A new study comparing road fatalities to other causes of death is being misreported as new world rankings on road fatalities. The data is actually from 2008. Here are the 2013 figures.

The University of Michigan Transportation Research Institute released a new study based on World Health Organization statistics which compares the rates of death by car accidents, heart disease, cancer and cerebrovascular disease in 193 countries. Except while the study is new, the data is fairly old, probably because the study had to go back to 2008 to find data on all causes in all countries.

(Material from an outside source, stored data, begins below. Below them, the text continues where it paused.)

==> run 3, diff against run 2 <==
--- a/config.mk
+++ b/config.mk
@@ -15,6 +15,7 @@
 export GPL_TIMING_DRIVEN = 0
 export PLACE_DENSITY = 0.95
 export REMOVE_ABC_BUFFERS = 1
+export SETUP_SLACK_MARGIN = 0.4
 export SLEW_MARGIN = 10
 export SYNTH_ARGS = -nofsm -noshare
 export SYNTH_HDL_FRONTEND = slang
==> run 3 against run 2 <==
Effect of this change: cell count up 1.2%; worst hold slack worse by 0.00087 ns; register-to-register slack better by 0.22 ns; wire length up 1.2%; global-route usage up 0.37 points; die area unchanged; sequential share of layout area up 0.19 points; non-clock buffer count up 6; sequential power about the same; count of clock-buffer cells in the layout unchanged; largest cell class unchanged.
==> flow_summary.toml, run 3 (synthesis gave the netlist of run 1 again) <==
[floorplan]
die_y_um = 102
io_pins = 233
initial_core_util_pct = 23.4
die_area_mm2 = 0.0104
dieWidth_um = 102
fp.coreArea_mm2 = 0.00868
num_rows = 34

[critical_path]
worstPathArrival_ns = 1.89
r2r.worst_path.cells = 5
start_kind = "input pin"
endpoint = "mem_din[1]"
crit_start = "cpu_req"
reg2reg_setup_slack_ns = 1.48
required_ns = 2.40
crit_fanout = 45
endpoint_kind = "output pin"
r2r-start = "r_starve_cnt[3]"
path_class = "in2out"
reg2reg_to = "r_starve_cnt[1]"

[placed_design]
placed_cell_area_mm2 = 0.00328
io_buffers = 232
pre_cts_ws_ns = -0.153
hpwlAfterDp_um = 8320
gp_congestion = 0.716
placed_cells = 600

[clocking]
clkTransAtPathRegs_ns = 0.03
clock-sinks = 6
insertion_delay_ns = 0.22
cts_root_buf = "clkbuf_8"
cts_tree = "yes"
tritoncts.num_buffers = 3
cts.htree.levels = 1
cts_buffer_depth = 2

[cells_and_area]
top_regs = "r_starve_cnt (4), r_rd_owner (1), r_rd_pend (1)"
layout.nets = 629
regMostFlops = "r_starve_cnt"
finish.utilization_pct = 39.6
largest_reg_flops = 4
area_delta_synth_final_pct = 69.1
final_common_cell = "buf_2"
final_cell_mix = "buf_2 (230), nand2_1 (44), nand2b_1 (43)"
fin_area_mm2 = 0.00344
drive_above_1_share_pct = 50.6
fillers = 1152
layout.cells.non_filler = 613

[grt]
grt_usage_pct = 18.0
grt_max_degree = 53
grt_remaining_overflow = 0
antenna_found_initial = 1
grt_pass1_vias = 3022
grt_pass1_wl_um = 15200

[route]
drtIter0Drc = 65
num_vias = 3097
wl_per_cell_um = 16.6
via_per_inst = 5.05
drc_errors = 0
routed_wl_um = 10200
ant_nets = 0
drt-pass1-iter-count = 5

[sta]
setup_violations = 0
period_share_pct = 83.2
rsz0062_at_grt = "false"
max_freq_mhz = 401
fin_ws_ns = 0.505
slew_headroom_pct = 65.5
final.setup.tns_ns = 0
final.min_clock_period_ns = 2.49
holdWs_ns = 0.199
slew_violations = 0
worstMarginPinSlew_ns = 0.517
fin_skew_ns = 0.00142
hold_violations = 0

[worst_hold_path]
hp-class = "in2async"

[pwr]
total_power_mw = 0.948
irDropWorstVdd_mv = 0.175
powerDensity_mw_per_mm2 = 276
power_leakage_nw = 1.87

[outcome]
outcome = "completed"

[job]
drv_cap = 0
[config.mk]
export PLATFORM = sky130hd
export DESIGN_NAME = shift_stream_stage
export DESIGN_NICKNAME = d
export VERILOG_FILES = /design/src/rtl/shift_stream_stage_pkg.sv /design/src/rtl/barrel_shifter.sv /design/src/rtl/shift_stream_stage.sv
export SDC_FILE = /design/constraint.sdc
export NUM_CORES = 1
export LEC_CHECK = 0
export BUFFER_PORTS_ARGS = -buffer_cell sky130_fd_sc_hd__buf_2
export CORE_ASPECT_RATIO = 0.9
export CORE_MARGIN = 2
export CORE_UTILIZATION = 25
export CTS_BUF_LIST = sky130_fd_sc_hd__clkbuf_4 sky130_fd_sc_hd__clkbuf_8 sky130_fd_sc_hd__clkbuf_16
export CTS_CLUSTER_DIAMETER = 120
export DETAILED_ROUTE_END_ITERATION = 12
export PLACE_DENSITY_LB_ADDON = 0.05
export SLEW_MARGIN = 20
export SYNTH_ARGS = -nofsm -noshare
export SYNTH_HDL_FRONTEND = slang
export SYNTH_HIERARCHICAL = 1
export SYNTH_SLANG_ARGS = --single-unit
[constraint.sdc]
create_clock -name clk -period 2.95 [get_ports clk]
set_clock_uncertainty 0.05 [all_clocks]
set_input_delay 0.1475 -clock clk [delete_from_list [all_inputs] [get_ports clk]]
set_output_delay 0.1475 -clock clk [all_outputs]
set_load 0.005 [all_outputs]
===== src/flat_wrapper.sv =====
// flat-port wrapper written by rule: the top's interface ports become plain ports
module better_neighbor_scan_flat 
#(
    parameter int unsigned WIDTH     = 16,
    parameter logic [15:0] LFSR_SEED = 16'hACE1,
    parameter bit          STRICT    = 1'b1
)
  (clock, nrst, bus_start_scan, bus_num_neighbors, bus_current_cost, bus_cost_rdata, bus_cost_addr, bus_cand_we, bus_cand_waddr, bus_cand_wdata, bus_better_neighbor_count, bus_which, bus_start_rng_address, bus_done_scan, bus_no_better, bus_busy);
  better_neighbor_scan_if #(.WIDTH(WIDTH)) bus_i ();
  input logic clock;
  input logic nrst;
  input wire logic [$bits(bus_i.start_scan)-1:0] bus_start_scan;
  input wire logic [$bits(bus_i.num_neighbors)-1:0] bus_num_neighbors;
  input wire logic [$bits(bus_i.current_cost)-1:0] bus_current_cost;
  input wire logic [$bits(bus_i.cost_rdata)-1:0] bus_cost_rdata;
  output wire logic [$bits(bus_i.cost_addr)-1:0] bus_cost_addr;
  output wire logic [$bits(bus_i.cand_we)-1:0] bus_cand_we;
  output wire logic [$bits(bus_i.cand_waddr)-1:0] bus_cand_waddr;
  output wire logic [$bits(bus_i.cand_wdata)-1:0] bus_cand_wdata;
  output wire logic [$bits(bus_i.better_neighbor_count)-1:0] bus_better_neighbor_count;
  output wire logic [$bits(bus_i.which)-1:0] bus_which;
  output wire logic [$bits(bus_i.start_rng_address)-1:0] bus_start_rng_address;
  output wire logic [$bits(bus_i.done_scan)-1:0] bus_done_scan;
  output wire logic [$bits(bus_i.no_better)-1:0] bus_no_better;
  output wire logic [$bits(bus_i.busy)-1:0] bus_busy;
  assign bus_i.start_scan = bus_start_scan;
  assign bus_i.num_neighbors = bus_num_neighbors;
  assign bus_i.current_cost = bus_current_cost;
  assign bus_i.cost_rdata = bus_cost_rdata;
  assign bus_cost_addr = bus_i.cost_addr;
  assign bus_cand_we = bus_i.cand_we;
  assign bus_cand_waddr = bus_i.cand_waddr;
  assign bus_cand_wdata = bus_i.cand_wdata;
  assign bus_better_neighbor_count = bus_i.better_neighbor_count;
  assign bus_which = bus_i.which;
  assign bus_start_rng_address = bus_i.start_rng_address;
  assign bus_done_scan = bus_i.done_scan;
  assign bus_no_better = bus_i.no_better;
  assign bus_busy = bus_i.busy;
  better_neighbor_scan #(.WIDTH(WIDTH), .LFSR_SEED(LFSR_SEED), .STRICT(STRICT)) u_core (.clock(clock), .nrst(nrst), .bus(bus_i));
endmodule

Both Time and The Washington Post failed to spot this and instead announced that there were new stats on road deaths in the world. (It then got picked up by everyone else.) The 2008 ranking they're claiming is new goes like this:

1. Namibia (45 deaths per 100,000)

2. Thailand (44)

3. Iran (38)

4. Sudan (36)

 

So actually, there are 2013 statistics for road casualties throughout the world and they are still very high, but about 15 percent lower, for Thailand:

1. Eritrea (48.4 deaths per 100,000)

2. Dominican Repbublic (41.7)

3. Libya (40.5)

4. Thailand (38.1)

 

See the full rankings here

 

Of course, Thailand is still horribly dangerous and still in the top four, but for the record, our current ranking is fourth, not second.